Le 16/05/2011 05:45, Matthew Brush a écrit :
Hi all,
Hey. A bit later, but I finally managed to find some time reading your patches. Below is basically only some comments on the patches, you already discussed some points with Lex, I won't add anything on what was said when I don't think I have something to add.
I was wondering if anyone had time to review some changes I've been working on?
No really as you see, times is rare these days :/ But I'm trying to do my best...
There's two commits involved (attached patches and linked below):
- Allow embedded NUL chars in files (without truncating).
I did a fast and inaccurate review of the patch, see my comments on it: https://github.com/codebrainz/geany/commit/81c89cce736c88f235761ce5765f2361f...
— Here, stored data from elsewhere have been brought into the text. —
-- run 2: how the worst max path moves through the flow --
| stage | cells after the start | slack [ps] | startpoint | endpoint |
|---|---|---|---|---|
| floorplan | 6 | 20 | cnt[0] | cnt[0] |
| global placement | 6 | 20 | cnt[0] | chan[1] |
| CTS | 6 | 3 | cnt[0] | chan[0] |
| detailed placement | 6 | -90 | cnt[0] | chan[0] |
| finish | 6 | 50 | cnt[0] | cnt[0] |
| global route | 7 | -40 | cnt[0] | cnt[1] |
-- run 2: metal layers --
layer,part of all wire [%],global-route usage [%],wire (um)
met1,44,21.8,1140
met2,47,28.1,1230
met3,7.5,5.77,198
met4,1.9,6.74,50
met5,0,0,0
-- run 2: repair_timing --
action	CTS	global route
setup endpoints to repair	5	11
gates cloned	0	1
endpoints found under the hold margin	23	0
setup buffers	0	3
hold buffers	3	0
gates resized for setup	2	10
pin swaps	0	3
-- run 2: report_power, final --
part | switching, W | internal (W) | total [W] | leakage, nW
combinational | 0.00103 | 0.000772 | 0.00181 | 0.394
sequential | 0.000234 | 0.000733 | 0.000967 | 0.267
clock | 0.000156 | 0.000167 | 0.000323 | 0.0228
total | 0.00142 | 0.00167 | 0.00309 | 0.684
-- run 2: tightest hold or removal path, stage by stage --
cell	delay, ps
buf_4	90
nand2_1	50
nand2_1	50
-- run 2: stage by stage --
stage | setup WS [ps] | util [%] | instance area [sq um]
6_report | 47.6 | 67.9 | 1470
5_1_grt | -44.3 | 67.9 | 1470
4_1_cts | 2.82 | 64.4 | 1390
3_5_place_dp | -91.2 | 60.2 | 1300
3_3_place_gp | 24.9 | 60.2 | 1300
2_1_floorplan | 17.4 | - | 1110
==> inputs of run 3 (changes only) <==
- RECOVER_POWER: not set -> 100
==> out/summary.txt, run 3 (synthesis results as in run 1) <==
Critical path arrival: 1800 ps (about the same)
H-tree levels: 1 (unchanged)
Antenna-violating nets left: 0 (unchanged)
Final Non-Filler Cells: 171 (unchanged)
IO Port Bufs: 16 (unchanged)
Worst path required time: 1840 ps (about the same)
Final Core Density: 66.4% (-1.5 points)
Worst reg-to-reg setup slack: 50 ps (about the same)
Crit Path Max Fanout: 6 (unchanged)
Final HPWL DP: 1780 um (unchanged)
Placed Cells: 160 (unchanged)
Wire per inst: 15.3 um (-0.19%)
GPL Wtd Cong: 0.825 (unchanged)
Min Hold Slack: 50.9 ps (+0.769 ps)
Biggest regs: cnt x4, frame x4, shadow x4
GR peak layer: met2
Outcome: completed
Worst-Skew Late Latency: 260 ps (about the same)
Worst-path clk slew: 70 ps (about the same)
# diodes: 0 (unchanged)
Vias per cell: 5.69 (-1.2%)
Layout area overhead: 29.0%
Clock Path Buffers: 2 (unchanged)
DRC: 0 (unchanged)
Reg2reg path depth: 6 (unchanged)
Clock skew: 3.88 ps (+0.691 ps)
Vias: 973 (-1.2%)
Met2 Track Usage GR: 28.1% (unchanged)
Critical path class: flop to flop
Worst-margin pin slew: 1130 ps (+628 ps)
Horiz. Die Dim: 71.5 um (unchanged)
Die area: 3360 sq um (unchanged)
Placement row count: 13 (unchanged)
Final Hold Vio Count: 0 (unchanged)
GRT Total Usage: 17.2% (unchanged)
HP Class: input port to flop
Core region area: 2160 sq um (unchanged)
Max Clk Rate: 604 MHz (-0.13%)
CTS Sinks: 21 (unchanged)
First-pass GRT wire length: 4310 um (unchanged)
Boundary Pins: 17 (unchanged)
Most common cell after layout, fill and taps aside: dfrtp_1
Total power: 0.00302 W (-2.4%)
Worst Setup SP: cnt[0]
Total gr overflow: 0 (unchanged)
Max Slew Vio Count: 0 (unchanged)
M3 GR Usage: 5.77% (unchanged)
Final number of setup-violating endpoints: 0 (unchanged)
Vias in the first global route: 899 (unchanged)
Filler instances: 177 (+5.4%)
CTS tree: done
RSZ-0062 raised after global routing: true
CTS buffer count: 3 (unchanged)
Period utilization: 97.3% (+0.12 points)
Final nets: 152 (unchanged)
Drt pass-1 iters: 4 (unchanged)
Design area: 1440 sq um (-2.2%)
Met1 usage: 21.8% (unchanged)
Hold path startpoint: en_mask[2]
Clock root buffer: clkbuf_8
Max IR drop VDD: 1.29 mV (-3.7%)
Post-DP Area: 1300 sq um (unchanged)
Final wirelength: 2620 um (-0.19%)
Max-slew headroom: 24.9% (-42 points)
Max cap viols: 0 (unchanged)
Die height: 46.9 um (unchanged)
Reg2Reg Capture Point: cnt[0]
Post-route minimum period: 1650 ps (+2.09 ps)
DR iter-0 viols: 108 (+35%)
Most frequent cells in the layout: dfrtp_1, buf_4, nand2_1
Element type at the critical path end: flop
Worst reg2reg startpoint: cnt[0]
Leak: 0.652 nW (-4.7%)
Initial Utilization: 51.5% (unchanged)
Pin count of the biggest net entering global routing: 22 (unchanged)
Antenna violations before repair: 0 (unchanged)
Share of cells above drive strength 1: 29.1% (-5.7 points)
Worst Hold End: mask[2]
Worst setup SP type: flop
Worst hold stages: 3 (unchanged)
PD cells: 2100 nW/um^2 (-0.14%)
**config.mk**
```make
export PLATFORM = sky130hd
export DESIGN_NAME = an13_corrector
export DESIGN_NICKNAME = d
export VERILOG_FILES = /design/src/rtl/an13_corrector.sv
export SDC_FILE = /design/constraint.sdc
export NUM_CORES = 1
export LEC_CHECK = 0
export CORE_MARGIN = 3
export CORE_UTILIZATION = 58
export CTS_BUF_LIST = sky130_fd_sc_hd__clkbuf_4 sky130_fd_sc_hd__clkbuf_8
export DETAILED_ROUTE_END_ITERATION = 8
export PLACE_DENSITY = 0.87
export SLEW_MARGIN = 20
export SYNTH_ARGS = -nofsm -noshare
export SYNTH_HDL_FRONTEND = slang
export SYNTH_SLANG_ARGS = --single-unit
```
**constraint.sdc**
```tcl
create_clock -name clk -period 7.8 [get_ports clk]
set_clock_uncertainty 0.2 [all_clocks]
set_input_delay 1.56 -clock clk [delete_from_list [all_inputs] [get_ports clk]]
set_output_delay 1.56 -clock clk [all_outputs]
set_load 0.01 [all_outputs]
```
$ cat src/rtl/seq_det4.sv
// seq_det4: detects the four-symbol pattern P0,P1,P2,P3 in a valid-qualified
// symbol stream. It produces a registered one-cycle detect pulse per match,
// a saturating 8-bit match counter with a synchronous clear, and exposes the
// FSM state for debug.
// Optional feature macro: SEQ_DET_OVERLAP_EN -- when defined, the symbol that
// completes a match may also start the next pattern (only possible if P3==P0).
module seq_det4 #(
    parameter int WIDTH = 3,
    parameter int P0    = 4,
    parameter int P1    = 2,
    parameter int P2    = 3,
    parameter int P3    = 4
) (
    input  logic             clk,
    input  logic             rst_n,
    input  logic             in_valid,
    input  logic [WIDTH-1:0] in_data,
    input  logic             clr,
    output logic             detect,
    output logic [7:0]       match_cnt,
    output logic [1:0]       state
);

    // Pattern symbols truncated to the symbol width so every comparison
    // covers exactly WIDTH bits.
    localparam logic [WIDTH-1:0] L_P0 = WIDTH'(P0);
    localparam logic [WIDTH-1:0] L_P1 = WIDTH'(P1);
    localparam logic [WIDTH-1:0] L_P2 = WIDTH'(P2);
    localparam logic [WIDTH-1:0] L_P3 = WIDTH'(P3);

    // Progress through the pattern: number of leading symbols already seen.
    localparam logic [1:0] S0 = 2'd0;
    localparam logic [1:0] S1 = 2'd1;
    localparam logic [1:0] S2 = 2'd2;
    localparam logic [1:0] S3 = 2'd3;

    logic [1:0]       r_state;
    logic             r_detect;
    logic [7:0]       r_match_cnt;

    logic [1:0]       w_next_state;
    logic             w_accept;
    logic [WIDTH-1:0] w_expected;
    logic             w_is_p0;
    logic [1:0]       w_restart_state;
    logic [1:0]       w_after_match_state;

    // Symbol the current state is waiting for (S3 is handled separately).
    always_comb begin
        w_expected = L_P0;
        case (r_state)
            S0:      w_expected = L_P0;
            S1:      w_expected = L_P1;
            S2:      w_expected = L_P2;
            default: w_expected = L_P3;
        endcase
    end

    // Where to go on a mismatch: the offending symbol may itself start a pattern.
    assign w_is_p0         = (in_data == L_P0);
    assign w_restart_state = w_is_p0 ? S1 : S0;

`ifdef SEQ_DET_OVERLAP_EN
    // The completing symbol is allowed to be the first symbol of the next pattern.
    assign w_after_match_state = w_restart_state;
`else
    // The completing symbol is consumed by the match and never reused.
    assign w_after_match_state = S0;
`endif

    // Next-state and match-accept decode; nothing moves without in_valid.
    always_comb begin
        w_next_state = r_state;
        w_accept     = 1'b0;
        if (in_valid) begin
            if (r_state == S3 && in_data == L_P3) begin
                w_accept     = 1'b1;
                w_next_state = w_after_match_state;
            end else if (r_state != S3 && in_data == w_expected) begin
                w_next_state = r_state + 2'd1;
            end else begin
                w_next_state = w_restart_state;
            end
        end
    end

    // FSM state and registered detect pulse; clr deliberately has no effect here.
    always_ff @(posedge clk) begin
        if (!rst_n) begin
            r_state  <= S0;
            r_detect <= 1'b0;
        end else begin
            r_state  <= w_next_state;
            r_detect <= w_accept;
        end
    end

    // Saturating match counter; clr wins over a same-cycle increment.
    always_ff @(posedge clk) begin
        if (!rst_n) begin
            r_match_cnt <= 8'd0;
        end else if (clr) begin
            r_match_cnt <= 8'd0;
        end else if (w_accept && r_match_cnt != 8'hFF) begin
            r_match_cnt <= r_match_cnt + 8'd1;
        end
    end

    assign detect    = r_detect;
    assign match_cnt = r_match_cnt;
    assign state     = r_state;

endmodule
yeah, I'm trying GitHub to see what it actually gives. But I'm afraid it'll make my comments less visible for the ML readers, so unlikely fr them to comment back…
- Add more regex patterns for guessing encoding.
This one too, see https://github.com/codebrainz/geany/commit/5dec6db43b498378be3496d4e89496835...
The first one is kind of large and affects several files/functions. One thing I did which should change is in a few places I added a 'gsize tmp_size' var to pass to the encodings_convert_to_utf8* functions, where a simple NULL size parameter would've sufficed, in these cases, the string is known to be NUL-terminated so this parameter isn't required. Unfortunately I made a commit after this so fixing this will come afterwards (though it's not such a big deal). Also, I'm not completely satisfied with the name of the sci_add_text2() function added to the sciwrappers files, but there was already a function named sci_add_text() which truncates the text at the first NUL, and the new function is a more direct wrapper of the SCI_ADDTEXT message.
sci_add_text_full() ?
having counterpart for set_text() would probably be good, too.
These changes break the plugin API, and would require two small changes to the geany-plugins GeanyVC: geanyvc.c:480 and geanyvc.c:498 as well as GeanyGenDoc: ggd-plugin.c:343. It should be obvious why this breakage was required I hope.
yeah, sounds reasonable for such a change. However, prefer breaking the API once (or at least it a single row), so I wouldn't see these committed before further checking and other checks to whether other APIs have to be updated.
The following bug reports are related to the first set of changes: [1][2][3][4]. A few of the comments seem to suggest that it's not desired to support text files containing NUL control bytes, but IMO, it's nice to be able to show these anyway, especially since Scintilla has a nice way of dealing with these. IMO, as long as the file gets marked read-only, displaying as much as possible is better than truncating at the first NUL byte.
As you discussed with Lex, it's something that may please some, but supporting this partially may simply move the user complaints :D
The second one is a simple refactoring of the code around the regex-based encoding detection and adding a few more patterns to detect a few more types of files. Especially needing review are the actual pattern strings I used since, quite frankly, I suck at regexps. One thing I noticed looking at the bug report here[5], after creating these patches/commits, is that it seems the <?xml ... encoding="" ?> is already supported by the CODING regex, so you can ignore the new XML one I added if that truly is the case (I'll remove it from the proper patch I send in the future). Like I said, my regex skills aren't great :)
As said on GitHub, I'm puzzled with this one.
Any feedback would be much appreciated as I plan to submit these changes as proper patches once I've ensured they are good enough.
In the meanwhile, I will continue testing...
That's the most important part: daily testing ^^
Cheers, Colomban